Step 4: Generate an AI Expert Report

One of the most useful features is the AI‑driven report. By clicking “Generate de NSMS Expert IA Analysis”, the app creates a detailed document that interprets the results according to the NSM standard. It includes recommendations and contextual explanations – not just raw numbers. This is invaluable for physicists who need to produce regulatory documentation or explain findings to non‑technical stakeholders.
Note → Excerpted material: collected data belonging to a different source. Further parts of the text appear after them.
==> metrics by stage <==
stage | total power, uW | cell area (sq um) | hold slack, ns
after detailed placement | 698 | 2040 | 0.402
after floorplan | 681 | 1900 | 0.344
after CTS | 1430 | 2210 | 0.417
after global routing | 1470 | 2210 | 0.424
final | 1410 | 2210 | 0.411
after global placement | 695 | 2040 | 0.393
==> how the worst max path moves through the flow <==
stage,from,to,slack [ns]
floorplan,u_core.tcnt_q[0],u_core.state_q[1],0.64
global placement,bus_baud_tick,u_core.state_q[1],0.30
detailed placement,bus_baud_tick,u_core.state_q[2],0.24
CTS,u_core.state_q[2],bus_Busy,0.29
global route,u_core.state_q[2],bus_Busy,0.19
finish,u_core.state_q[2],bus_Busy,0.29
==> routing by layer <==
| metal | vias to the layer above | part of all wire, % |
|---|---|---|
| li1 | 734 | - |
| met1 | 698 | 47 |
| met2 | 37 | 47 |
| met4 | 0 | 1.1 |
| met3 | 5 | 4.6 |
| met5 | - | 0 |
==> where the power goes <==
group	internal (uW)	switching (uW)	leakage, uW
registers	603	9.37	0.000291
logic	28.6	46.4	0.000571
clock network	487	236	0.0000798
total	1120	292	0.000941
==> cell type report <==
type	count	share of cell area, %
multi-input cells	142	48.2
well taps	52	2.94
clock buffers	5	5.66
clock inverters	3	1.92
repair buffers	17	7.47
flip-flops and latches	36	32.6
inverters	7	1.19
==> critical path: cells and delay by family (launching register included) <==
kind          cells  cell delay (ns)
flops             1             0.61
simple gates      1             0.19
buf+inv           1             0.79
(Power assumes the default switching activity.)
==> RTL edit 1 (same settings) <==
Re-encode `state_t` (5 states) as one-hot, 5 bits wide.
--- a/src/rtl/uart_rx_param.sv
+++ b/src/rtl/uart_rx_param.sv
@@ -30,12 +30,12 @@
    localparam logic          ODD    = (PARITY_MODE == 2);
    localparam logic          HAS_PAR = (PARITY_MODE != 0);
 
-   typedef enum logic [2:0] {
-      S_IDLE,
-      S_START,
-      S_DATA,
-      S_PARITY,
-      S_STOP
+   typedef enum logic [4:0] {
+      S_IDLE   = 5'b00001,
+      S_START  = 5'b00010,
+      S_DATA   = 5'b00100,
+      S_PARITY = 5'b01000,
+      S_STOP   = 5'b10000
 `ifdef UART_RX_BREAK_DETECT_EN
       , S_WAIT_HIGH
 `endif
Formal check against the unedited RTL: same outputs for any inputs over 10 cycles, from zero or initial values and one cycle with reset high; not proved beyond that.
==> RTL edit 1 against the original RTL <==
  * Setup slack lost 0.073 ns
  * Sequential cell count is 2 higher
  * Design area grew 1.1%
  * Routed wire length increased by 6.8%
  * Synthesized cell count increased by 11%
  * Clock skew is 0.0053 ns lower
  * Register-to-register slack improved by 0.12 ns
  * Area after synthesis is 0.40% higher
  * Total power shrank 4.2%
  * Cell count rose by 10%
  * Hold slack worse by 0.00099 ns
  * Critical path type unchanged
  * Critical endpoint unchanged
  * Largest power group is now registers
Step 5: Produce the Final PDF Report

When you are satisfied with the analysis, you can generate a PDF report. You can optionally include the AI expert analysis by checking a box. Simply enter your name and click “Download”. The PDF opens with all the graphs, tables, and the AI commentary neatly formatted.

The output includes:

• Analysis summary
• Leaf deviation charts
• Worst/best leaf tables
• Visual overlay
• Spacing deviations
• Histograms
• AI expert remarks (if selected)

Everything is ready for archiving or submission to the hospital’s QA system.

Why This Approach Matters

Using a web‑based Picket Fence app brings several practical benefits:

• Accessibility – No need to install software; any device with a browser can run it.
• Consistency – The analysis logic is identical every time, reducing human error.
• Speed – Results are produced in seconds, freeing physicist time for other tasks.
• Traceability – The PDF report provides a complete audit trail.
• Intelligence – The AI expert report adds insight beyond simple pass/fail, helping to identify subtle trends before they become problems.

Medical physicists can adapt the tolerance settings and analysis parameters to align with local protocols, making the tool flexible for different facilities.

Conclusion

This demo Picket Fence web application shows how Python, PyLinac, and a thoughtful user interface can transform routine MLC QA into a smooth, semi‑automated process. From uploading images to generating a professional PDF with AI analysis, the workflow is designed to save time and improve quality.

While the demo uses a single image, the full version handles all five required NSM images. Whether you are performing weekly checks or deep‑dive annual evaluations, such a tool can become a central part of your linac QA program.